Лабыкин ничего не ответил. Он остановился в стороне от нас с Ивлиевым, словно опасаясь подходить ближе.
— Что это с ним? — спросил я своего шефа.
— Сейчас поймешь, — сказал Ивлиев и повернулся к Лабыкину. — Ну, что стоишь, как сирота на пепелище? Дуй в машину!
Передвигая ногами так, будто они были деревянными костылями, Ярослав по-прежнему молча побрел к «Жигулям».
Я наконец догадался, что происходит.
— Вы что, превратили его в зомби? — спросил я Ивлиева.
Ивлиев мне не ответил. Он что-то буркнул себе под нос, и лучи прожекторов залили ослепительным светом площадку перед воротами. Судя по всему, прожекторы были установлены на крыше Лаборатории.
Я инстинктивно прикрыл рукой глаза и поэтому не сразу понял, что произошло.
Когда зрение вернулось ко мне, Ярослав уже заваливался на бок, не дойдя двух шагов до машины. И одновременно с этим до меня донесся сухой щелчок выстрела за воротами.
Кожаная куртка на спине Ярослава была словно проткнута толстым шилом, и из этого отверстия била фонтанчиком темная жидкость, и снег под его ногами начинал темнеть.
Тут вновь раздались выстрелы, и на спине Ярослава возникли новые дырки.
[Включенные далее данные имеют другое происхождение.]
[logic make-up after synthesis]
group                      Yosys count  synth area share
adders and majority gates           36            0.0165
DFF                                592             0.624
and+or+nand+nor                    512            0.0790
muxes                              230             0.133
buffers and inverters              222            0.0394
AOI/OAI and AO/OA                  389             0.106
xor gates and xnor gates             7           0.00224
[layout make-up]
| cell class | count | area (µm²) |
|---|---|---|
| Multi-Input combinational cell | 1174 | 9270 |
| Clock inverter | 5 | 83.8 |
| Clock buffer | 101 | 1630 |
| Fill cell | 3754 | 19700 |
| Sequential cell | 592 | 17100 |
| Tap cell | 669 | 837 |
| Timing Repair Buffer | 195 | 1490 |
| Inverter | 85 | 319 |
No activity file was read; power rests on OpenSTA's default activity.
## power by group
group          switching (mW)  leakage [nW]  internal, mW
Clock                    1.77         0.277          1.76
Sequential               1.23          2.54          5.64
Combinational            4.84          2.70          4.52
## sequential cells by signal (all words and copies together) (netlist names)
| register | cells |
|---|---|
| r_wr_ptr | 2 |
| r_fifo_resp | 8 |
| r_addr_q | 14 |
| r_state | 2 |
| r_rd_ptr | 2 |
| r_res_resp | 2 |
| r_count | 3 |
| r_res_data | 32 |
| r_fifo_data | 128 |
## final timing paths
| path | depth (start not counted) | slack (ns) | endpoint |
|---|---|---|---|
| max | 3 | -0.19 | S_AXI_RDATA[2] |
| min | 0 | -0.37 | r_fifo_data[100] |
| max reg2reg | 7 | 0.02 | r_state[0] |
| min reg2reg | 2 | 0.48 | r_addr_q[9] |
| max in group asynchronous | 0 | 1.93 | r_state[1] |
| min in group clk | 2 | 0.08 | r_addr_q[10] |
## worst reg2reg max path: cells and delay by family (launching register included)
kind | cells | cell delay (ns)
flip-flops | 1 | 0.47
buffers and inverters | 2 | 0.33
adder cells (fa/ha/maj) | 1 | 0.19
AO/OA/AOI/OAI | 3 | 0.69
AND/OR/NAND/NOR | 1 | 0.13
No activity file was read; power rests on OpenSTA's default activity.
Он наконец упал, суча обеими ногами так, будто хотел убежать лежа.
Перед глазами моими все поплыло, и я усиленно заморгал, чтобы прогнать странную пелену.
— Зачем? — спросил я Ивлиева, не в силах сдвинуться с места. — Зачем вы это сделали?
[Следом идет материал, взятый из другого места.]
**src/rtl/pipelined_add_sub.sv**
```systemverilog
// Pipelined WIDTH-bit adder/subtractor split into STAGES chunks, with carry/ovf/zero/neg flags.
// Define ADDSUB_SAT_EN to add the in_sat port for signed saturation on overflow.
module pipelined_add_sub #(
    parameter int WIDTH  = 64,
    parameter int STAGES = 4
) (
    input  logic             clk,
    input  logic             rst_n,
    input  logic             in_valid,
    output logic             in_ready,
    input  logic [WIDTH-1:0] in_a,
    input  logic [WIDTH-1:0] in_b,
    input  logic             in_cin,
    input  logic             in_sub,
`ifdef ADDSUB_SAT_EN
    input  logic             in_sat,
`endif
    output logic             out_valid,
    input  logic             out_ready,
    output logic [WIDTH-1:0] out_sum,
    output logic             out_carry,
    output logic             out_ovf,
    output logic             out_zero,
    output logic             out_neg
);

    localparam int CW   = WIDTH / STAGES;
    localparam int LAST = STAGES - 1;

    if ((WIDTH % STAGES) != 0) begin : g_badParams
        $error("pipelined_add_sub: WIDTH must be a multiple of STAGES");
    end

    logic             r_valid [STAGES];
    logic [WIDTH-1:0] r_a     [STAGES];
    logic [WIDTH-1:0] r_b     [STAGES];
    logic [WIDTH-1:0] r_sum   [STAGES];
    logic             r_carry [STAGES];
    logic             r_zero  [STAGES];
    logic             r_ovf;
`ifdef ADDSUB_SAT_EN
    logic             r_sat   [STAGES];
    logic             w_satIn [STAGES];
`endif

    logic             w_vIn     [STAGES];
    logic [WIDTH-1:0] w_aIn     [STAGES];
    logic [WIDTH-1:0] w_bIn     [STAGES];
    logic [WIDTH-1:0] w_sumIn   [STAGES];
    logic             w_cIn     [STAGES];
    logic             w_zeroIn  [STAGES];
    logic [CW:0]      w_chunk   [STAGES];
    logic [WIDTH-1:0] w_sumNext [STAGES];
    logic             w_zeroNext[STAGES];
    logic             w_msbCin;
    logic             w_ovf;
    logic [WIDTH-1:0] w_sumFinal;
    logic             w_zeroFinal;
    logic             w_advance;

    assign w_advance = !r_valid[LAST] || out_ready;
    assign in_ready  = w_advance;

    // Stage 0 takes the fresh operands (B inverted, carry forced for subtract);
    // later stages take the skewed operands and partial sum from the previous register.
    always_comb begin
        w_vIn[0]    = in_valid;
        w_aIn[0]    = in_a;
        w_bIn[0]    = in_sub ? ~in_b : in_b;
        w_cIn[0]    = in_sub ? 1'b1 : in_cin;
        w_sumIn[0]  = '0;
        w_zeroIn[0] = 1'b1;
`ifdef ADDSUB_SAT_EN
        w_satIn[0]  = in_sat;
`endif
        for (int k = 1; k < STAGES; k++) begin
            w_vIn[k]    = r_valid[k-1];
            w_aIn[k]    = r_a[k-1];
            w_bIn[k]    = r_b[k-1];
            w_cIn[k]    = r_carry[k-1];
            w_sumIn[k]  = r_sum[k-1];
            w_zeroIn[k] = r_zero[k-1];
`ifdef ADDSUB_SAT_EN
            w_satIn[k]  = r_sat[k-1];
`endif
        end
        for (int k = 0; k < STAGES; k++) begin
            w_chunk[k] = {1'b0, w_aIn[k][k*CW +: CW]} + {1'b0, w_bIn[k][k*CW +: CW]}
                       + {{CW{1'b0}}, w_cIn[k]};
            w_sumNext[k] = w_sumIn[k];
            w_sumNext[k][k*CW +: CW] = w_chunk[k][CW-1:0];
            w_zeroNext[k] = w_zeroIn[k] && (w_chunk[k][CW-1:0] == '0);
        end
    end

    // Carry into the MSB is recovered from the MSB sum bit and its operand bits.
    always_comb begin
        w_msbCin    = w_sumNext[LAST][WIDTH-1] ^ w_aIn[LAST][WIDTH-1] ^ w_bIn[LAST][WIDTH-1];
        w_ovf       = w_chunk[LAST][CW] ^ w_msbCin;
        w_sumFinal  = w_sumNext[LAST];
        w_zeroFinal = w_zeroNext[LAST];
`ifdef ADDSUB_SAT_EN
        if (w_satIn[LAST] && w_ovf) begin
            w_sumFinal  = {w_aIn[LAST][WIDTH-1], {(WIDTH-1){~w_aIn[LAST][WIDTH-1]}}};
            w_zeroFinal = 1'b0;
        end
`endif
    end

    always_ff @(posedge clk) begin
        if (!rst_n) begin
            for (int k = 0; k < STAGES; k++) begin
                r_valid[k] <= 1'b0;
            end
        end else if (w_advance) begin
            for (int k = 0; k < STAGES; k++) begin
                r_valid[k] <= w_vIn[k];
                r_a[k]     <= w_aIn[k];
                r_b[k]     <= w_bIn[k];
                r_carry[k] <= w_chunk[k][CW];
                r_sum[k]   <= (k == LAST) ? w_sumFinal : w_sumNext[k];
                r_zero[k]  <= (k == LAST) ? w_zeroFinal : w_zeroNext[k];
`ifdef ADDSUB_SAT_EN
                r_sat[k]   <= w_satIn[k];
`endif
            end
            r_ovf <= w_ovf;
        end
    end

    // Data registers are not reset, so outputs are masked until a valid result lands.
    assign out_valid = r_valid[LAST];
    assign out_sum   = out_valid ? r_sum[LAST] : '0;
    assign out_carry = out_valid && r_carry[LAST];
    assign out_ovf   = out_valid && r_ovf;
    assign out_zero  = out_valid && r_zero[LAST];
    assign out_neg   = out_valid && r_sum[LAST][WIDTH-1];

endmodule

```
— Надо же было проверить твоего Всемогущего, — ухмыльнулся шеф. — Вдруг он не выполнил своего обещания? А этот больной энурезом нам все равно не пригодился бы...
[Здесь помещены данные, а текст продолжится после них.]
`config.mk`:
```
export PLATFORM = sky130hd
export DESIGN_NAME = floor_request_queue_flat
export DESIGN_NICKNAME = d
export VERILOG_FILES = /design/src/rtl/floor_request_queue_if.sv /design/src/rtl/floor_request_queue.sv /design/src/flat_wrapper.sv
export SDC_FILE = /design/constraint.sdc
export NUM_CORES = 1
export LEC_CHECK = 0
export CAP_MARGIN = 5
export CORE_MARGIN = 1.5
export CORE_UTILIZATION = 58
export CTS_BUF_LIST = sky130_fd_sc_hd__clkbuf_4
export DETAILED_ROUTE_END_ITERATION = 10
export MAX_ROUTING_LAYER = met4
export PLACE_DENSITY_LB_ADDON = 0.25
export REMOVE_ABC_BUFFERS = 1
export SLEW_MARGIN = 10
export SYNTH_ARGS = -nofsm -noshare
export SYNTH_HDL_FRONTEND = slang
export SYNTH_SLANG_ARGS = --single-unit
export TNS_END_PERCENT = 100
```
`constraint.sdc`:
```
create_clock -name clk -period 6.2 [get_ports clk]
set_input_delay 1.24 -clock clk [delete_from_list [all_inputs] [get_ports clk]]
set_output_delay 1.24 -clock clk [all_outputs]
set_load 0.005 [all_outputs]
```
`src/rtl/plab4_net_router_output_ctrl_tdm.sv`:
```
// plab4_net_router_output_ctrl_tdm: router output-port arbiter, round-robin or TDM-partitioned by security domain
//
// Ports:
//   clk, reset           clock, synchronous active-high reset
//   reqs_i[2:0]          per-input-controller request, already qualified by in_val
//   in_domains_i         domain tag of each requester's head message, i*c_dom_nbits +: c_dom_nbits
//   tp_en_i              1 = time-multiplex the port between domains, 0 = plain round-robin
//   out_rdy_i            downstream can accept a message this cycle
//   grants_o[2:0]        one-hot grant (transfer happens this cycle) or zero
//   out_val_o            some requester is eligible
//   out_sel_o[1:0]       index of the selected requester, drives the output mux
//   cur_domain_o         domain owning the current time slot
module plab4_net_router_output_ctrl_tdm #(
    parameter int p_num_domains = 2,
    parameter int p_slot_len    = 4,
    localparam int c_dom_nbits  = (p_num_domains > 1) ? $clog2(p_num_domains) : 1
) (
    input  logic                     clk,
    input  logic                     reset,
    input  logic [2:0]               reqs_i,
    input  logic [3*c_dom_nbits-1:0] in_domains_i,
    input  logic                     tp_en_i,
    input  logic                     out_rdy_i,
    output logic [2:0]               grants_o,
    output logic                     out_val_o,
    output logic [1:0]               out_sel_o,
    output logic [c_dom_nbits-1:0]   cur_domain_o
);

    localparam int c_slot_nbits = (p_slot_len > 1) ? $clog2(p_slot_len) : 1;

    logic [c_slot_nbits-1:0] slot_cnt_q, slot_cnt_d;
    logic [c_dom_nbits-1:0]  cur_domain_q, cur_domain_d;
    logic [2:0]              prio_q [p_num_domains];
    logic [2:0]              prio_d [p_num_domains];

    logic [2:0]             elig;
    logic [c_dom_nbits-1:0] act_idx;
    logic [2:0]             act;
    logic [1:0]             start, c1, c2, sel;
    logic                   slot_wrap, any, fire;

    // The slot schedule free-runs regardless of traffic so grant timing of
    // one domain never depends on another domain's behaviour.
    always_comb begin
        slot_wrap    = slot_cnt_q == c_slot_nbits'(p_slot_len - 1);
        slot_cnt_d   = slot_wrap ? '0 : slot_cnt_q + 1'b1;
        cur_domain_d = !slot_wrap ? cur_domain_q
                     : (cur_domain_q == c_dom_nbits'(p_num_domains - 1)) ? '0
                     : cur_domain_q + 1'b1;
    end

    always_comb begin
        for (int i = 0; i < 3; i++)
            elig[i] = reqs_i[i] & (~tp_en_i | (in_domains_i[i*c_dom_nbits +: c_dom_nbits] == cur_domain_q));
        act_idx = tp_en_i ? cur_domain_q : '0;
        act     = prio_q[act_idx];
        // Scan order starts at the pointer's set bit and wraps modulo 3.
        start   = act[1] ? 2'd1 : act[2] ? 2'd2 : 2'd0;
        c1      = (start == 2'd2) ? 2'd0 : start + 2'd1;
        c2      = (start == 2'd0) ? 2'd2 : start - 2'd1;
        sel     = elig[start] ? start : elig[c1] ? c1 : elig[c2] ? c2 : 2'd0;
        any     = ~reset & (|elig);
        fire    = any & out_rdy_i;
    end

    assign out_val_o    = any;
    assign out_sel_o    = any ? sel : 2'd0;
    assign grants_o     = {sel == 2'd2, sel == 2'd1, sel == 2'd0} & {3{fire}};
    assign cur_domain_o = reset ? '0 : cur_domain_q;

    // Only the pointer that arbitrated this cycle moves, to just past the winner.
    always_comb begin
        prio_d = prio_q;
        if (fire)
            prio_d[act_idx] = {sel == 2'd1, sel == 2'd0, sel == 2'd2};
    end

    always_ff @(posedge clk) begin
        if (reset) begin
            slot_cnt_q   <= '0;
            cur_domain_q <= '0;
            for (int d = 0; d < p_num_domains; d++)
                prio_q[d] <= 3'b001;
        end else begin
            slot_cnt_q   <= slot_cnt_d;
            cur_domain_q <= cur_domain_d;
            prio_q       <= prio_d;
        end
    end

endmodule

```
Дверца «Жигулей» распахнулась, и из машины вывалился Антон. Не обращая на нас с Ивлиевым внимания, он подбежал к Ярославу и склонился над ним.
— А эт-то еще что за фрукт-овощ? — осведомился у меня Ивлиев. — Кого ты с собой приволок, Ардалин?
— Убийцы! — крикнул Антон, распрямляясь. — Идиоты! Сволочи! Что вы наделали, гады?! Да вы... вы... вас надо убивать, как бешеных собак!
И он бросился на Ивлиева.
И снова с крыши Лаборатории грянул залп невидимых снайперских винтовок.
Антон словно запнулся на бегу и распростерся в двух шагах от Лабыкина. Пальцы Всеведущего скребли заснеженный асфальт, словно кто-то тащил его волоком, и он пытался зацепиться за что-то устойчивое.
— Раззява, — буркнул мне Ивлиев. — На хрена ты притащил сюда этого недоделка? Лишние свидетели нам не нужны, понятно?
— Понятно, — внезапно успокоившись, сказал я.
Глубоко вздохнул и, быстро вытащив из-за пояса свой «Макаров», разрядил его в грудь своему шефу. Раз, другой, третий...
Ивлиев переломился пополам и мешком рухнул мне под ноги.
Я думал, что меня сейчас тоже расстреляют, но в воздухе повисла мертвая тишина.
Тогда я швырнул пистолет как можно дальше от себя и подошел к Антону и Ярославу.
Сел между ними на снег и взял их за руки. Они были еще теплыми, так что трудно было понять, еще мертвы или уже опять живы Всеведущий и Вездесущий.
И тогда я загадал свое желание.
Глава 20
Она стояла в переходе между станциями метро. На ней была потертая кофточка грязно-красного цвета, в вырезе которой виднелись костлявые ключицы. Глаза у нее тоже были под цвет кофты и припухшие. Наверное, в последнее время она слишком часто плакала.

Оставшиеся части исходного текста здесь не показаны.